Online agents will take market share not by being cheaper, but by being better.

The prediction has come from Sam Mitchell, who became CEO of HouseSimple six months ago.

He took over from Alex Gosling, who moved to become president of the firm he founded with his wife Sophie in 2007.

Mitchell was the youngest ever director at Foxtons, a regional MD for Your Move and, briefly, CEO of UK Sotheby’s International Realty, before becoming head of lettings at Rightmove.

This January he took up his role at HouseSimple, which has been heavily backed to the tune of some £18m by Carphone Warehouse founder Sir Charles Dunston and his business partner Roger Taylor.

In his new role, Mitchell speaks like a man on a mission.

He believes that the home buying and selling process should be hugely simplified, and he does not rule out HouseSimple being the number one agent in the UK – although he admits that this ambition would be “a stretch” at the moment.

He told EYE: “I’ve spent almost my whole career selling properties, although in traditional agents.

“I believe that for online agents to succeed, it will not be enough to be cheaper – we must also be better.

“If we are going to take more market share – currently around 7% – we need to put people really in the centre of everything we do, so that they feel more in control of the transaction.”

He said that the aim is for HouseSimple to reduce the selling process to six clicks.

Nevertheless, he has his IT team on the case, likening it to Steve Jobs’ insistence that when iTunes launched, users would be able to find what they wanted with one click.

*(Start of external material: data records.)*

$ cat src/rtl/obstacle_pkg.sv
// Shared obstacle definitions: code width, default phase lengths and the
// runner FSM state encoding, used by the sequencer, renderers and runner.
package obstacle_pkg;

  localparam int OBS_NUM_BITS     = 3;
  localparam int OBS_CNT_W        = 10;
  localparam int OBS_WARN_FRAMES  = 30;
  localparam int OBS_ACTIVE_BASE  = 120;
  localparam int OBS_ACTIVE_STEP  = 15;
  localparam int OBS_GAP_FRAMES   = 10;
  localparam int OBS_STATE_W      = 3;

  typedef logic [OBS_NUM_BITS-1:0] obs_code_t;

  localparam logic [2:0] ST_IDLE      = 3'd0;
  localparam logic [2:0] ST_WARN      = 3'd1;
  localparam logic [2:0] ST_ACTIVE    = 3'd2;
  localparam logic [2:0] ST_GAP       = 3'd3;
  localparam logic [2:0] ST_DONE      = 3'd4;
  localparam logic [2:0] ST_WAIT_CODE = 3'd5;

endpackage

$ cat src/rtl/obstacle_runner_if.sv
// Sequencer <-> runner signals; the runner sits on the slave modport.
interface obstacle_runner_if
  import obstacle_pkg::*;
#(
  parameter int NUM_BITS = OBS_NUM_BITS,
  parameter int CNT_W    = OBS_CNT_W
);
  // code_valid is a one-cycle strobe with no ready: it is taken only when the
  // runner is in WAIT_CODE, and any other arrival sets the sticky protocol_err.
  logic                frame_tick;
  logic                play_selected;
  logic                code_valid;
  logic [NUM_BITS-1:0] obstacle_code_in;
  logic                done;
  logic [NUM_BITS-1:0] code_out;
  logic                warn;
  logic                active;
  logic [CNT_W-1:0]    progress;
  logic                protocol_err;
  logic [2:0]          state_dbg;

  modport master (
    output frame_tick, play_selected, code_valid, obstacle_code_in,
    input  done, code_out, warn, active, progress, protocol_err, state_dbg
  );

  modport slave (
    input  frame_tick, play_selected, code_valid, obstacle_code_in,
    output done, code_out, warn, active, progress, protocol_err, state_dbg
  );
endinterface

$ cat src/rtl/obstacle_phase_timer.sv
// Frame counter for one obstacle phase: cleared by the FSM, advanced by
// frame_tick, flags the tick on which the terminal count is reached.
module obstacle_phase_timer #(
  parameter int CNT_W  = 10,
  parameter int TERM_W = 13
) (
  input  logic              clk,
  input  logic              rst,
  input  logic              clr,
  input  logic              en,
  input  logic              tick,
  input  logic [TERM_W-1:0] term,
  output logic [CNT_W-1:0]  cnt,
  output logic              last
);
  logic [CNT_W-1:0] cnt_q, cnt_d;

  always_comb begin
    cnt_d = cnt_q;
    if (clr)
      cnt_d = '0;
    else if (en && tick)
      cnt_d = cnt_q + CNT_W'(1);
  end

  always_ff @(posedge clk) begin
    if (rst) cnt_q <= '0;
    else     cnt_q <= cnt_d;
  end

  assign cnt  = cnt_q;
  assign last = en && tick && (TERM_W'(cnt_q) == term);
endmodule

$ cat src/rtl/obstacle_runner.sv
// Plays one obstacle code through WARN / ACTIVE / GAP frame phases and
// answers the sequencer with a single-cycle done pulse.
module obstacle_runner
  import obstacle_pkg::*;
#(
  parameter int NUM_BITS    = OBS_NUM_BITS,
  parameter int CNT_W       = OBS_CNT_W,
  parameter int WARN_FRAMES = OBS_WARN_FRAMES,
  parameter int ACTIVE_BASE = OBS_ACTIVE_BASE,
  parameter int ACTIVE_STEP = OBS_ACTIVE_STEP,
  parameter int GAP_FRAMES  = OBS_GAP_FRAMES
) (
  input  logic              clk,
  input  logic              rst,
  obstacle_runner_if.slave  bus
);
  localparam int TW = CNT_W + NUM_BITS;

  logic [2:0]          state_q, state_d;
  logic [NUM_BITS-1:0] code_q, code_d;
  logic [TW-1:0]       dur_m1_q, dur_m1_d;
  logic                play_prev_q;
  logic                err_q, err_d;
  logic                warn_q, warn_d;
  logic                active_q, active_d;
  logic                done_q, done_d;
  logic                in_phase, t_clr, t_last;
  logic [TW-1:0]       t_term;
  logic [CNT_W-1:0]    t_cnt;

  // Last ACTIVE count, kept at full width so large codes never wrap.
  function automatic logic [TW-1:0] active_last(input logic [NUM_BITS-1:0] code);
    return TW'(ACTIVE_BASE) + TW'(ACTIVE_STEP) * TW'(code) - TW'(1);
  endfunction

  assign in_phase = (state_q == ST_WARN) || (state_q == ST_ACTIVE) || (state_q == ST_GAP);

  always_comb begin
    t_term = '0;
    case (state_q)
      ST_WARN:   t_term = TW'(WARN_FRAMES - 1);
      ST_ACTIVE: t_term = dur_m1_q;
      ST_GAP:    t_term = TW'(GAP_FRAMES - 1);
      default:   t_term = '0;
    endcase
  end

  always_comb begin
    state_d  = state_q;
    code_d   = code_q;
    dur_m1_d = dur_m1_q;
    err_d    = err_q;
    if (!bus.play_selected) begin
      state_d = ST_IDLE;
      code_d  = '0;
      err_d   = 1'b0;
    end else begin
      if (bus.code_valid && (state_q != ST_WAIT_CODE))
        err_d = 1'b1;
      case (state_q)
        ST_IDLE: if (!play_prev_q) begin
          code_d   = bus.obstacle_code_in;
          dur_m1_d = active_last(bus.obstacle_code_in);
          state_d  = ST_WARN;
        end
        ST_WARN:   if (t_last) state_d = ST_ACTIVE;
        ST_ACTIVE: if (t_last) state_d = ST_GAP;
        ST_GAP:    if (t_last) state_d = ST_DONE;
        ST_DONE:   state_d = ST_WAIT_CODE;
        ST_WAIT_CODE: if (bus.code_valid) begin
          code_d   = bus.obstacle_code_in;
          dur_m1_d = active_last(bus.obstacle_code_in);
          state_d  = ST_WARN;
        end
        default: state_d = ST_IDLE;
      endcase
    end
    // Any phase change (including entry) drops the tick of that cycle.
    t_clr    = (state_d != state_q) || !in_phase;
    warn_d   = (state_d == ST_WARN);
    active_d = (state_d == ST_ACTIVE);
    done_d   = (state_d == ST_DONE);
  end

  obstacle_phase_timer #(.CNT_W(CNT_W), .TERM_W(TW)) u_timer (
    .clk  (clk),
    .rst  (rst),
    .clr  (t_clr),
    .en   (in_phase),
    .tick (bus.frame_tick),
    .term (t_term),
    .cnt  (t_cnt),
    .last (t_last)
  );

  always_ff @(posedge clk) begin
    if (rst) begin
      state_q     <= ST_IDLE;
      code_q      <= '0;
      dur_m1_q    <= '0;
      play_prev_q <= 1'b0;
      err_q       <= 1'b0;
      warn_q      <= 1'b0;
      active_q    <= 1'b0;
      done_q      <= 1'b0;
    end else begin
      state_q     <= state_d;
      code_q      <= code_d;
      dur_m1_q    <= dur_m1_d;
      play_prev_q <= bus.play_selected;
      err_q       <= err_d;
      warn_q      <= warn_d;
      active_q    <= active_d;
      done_q      <= done_d;
    end
  end

  assign bus.done         = done_q;
  assign bus.code_out     = code_q;
  assign bus.warn         = warn_q;
  assign bus.active       = active_q;
  assign bus.progress     = t_cnt;
  assign bus.protocol_err = err_q;
  assign bus.state_dbg    = state_q;
endmodule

He thinks technology will fundamentally transform house buying and selling: valuations and viewings will routinely be booked online, and sites will have ‘buy now’ buttons.

One of the first things Mitchell did on arrival at HouseSimple was to ditch the pay upfront model – it had charged £695 upfront, or £1,495 on a ‘no sale, no fee’ basis.

He said: “I read EYE each morning and it’s clear to me that the main vitriol shown by your readers towards online agents is that they charge whether they sell the property or not.

“Purplebricks is a listing agent, but we’re not, and I genuinely think our proposition is better than theirs. Plus we don’t tie people in to conveyancing.”

Another soon-to-be differentiator is that HouseSimple’s local property experts will no longer be self-employed but employed – “We’re making the transition now”.

He plans to grow revenue, do a lot more marketing, and move into lettings.

Over what he calls “a matter of years”, he sees no reason why HouseSimple should not be the UK’s top agent.

“We are not in this for the short term,” he says.

But doesn’t this depend on the patience of the backers?

He agrees that, with “a big job on our hands”, none of this would be possible without substantial backing.

Unlike many of his peers in the online sector, Mitchell is relatively cautious about the future, believing that around a third of traditional agency branches will close over the next few years, with the online sector taking up the slack.

He told EYE: “I think that within the next three to five years, the online share will be 30%, with more offering a hybrid type of model.”

He is also sceptical of claims that there will be further consolidation in the industry, following Emoov’s acquisitions of Tepilo and Urban.

Consolidation sounds logical, he says, but he hints at limited opportunities, querying why an online firm would buy another unless it had a better brand than its own.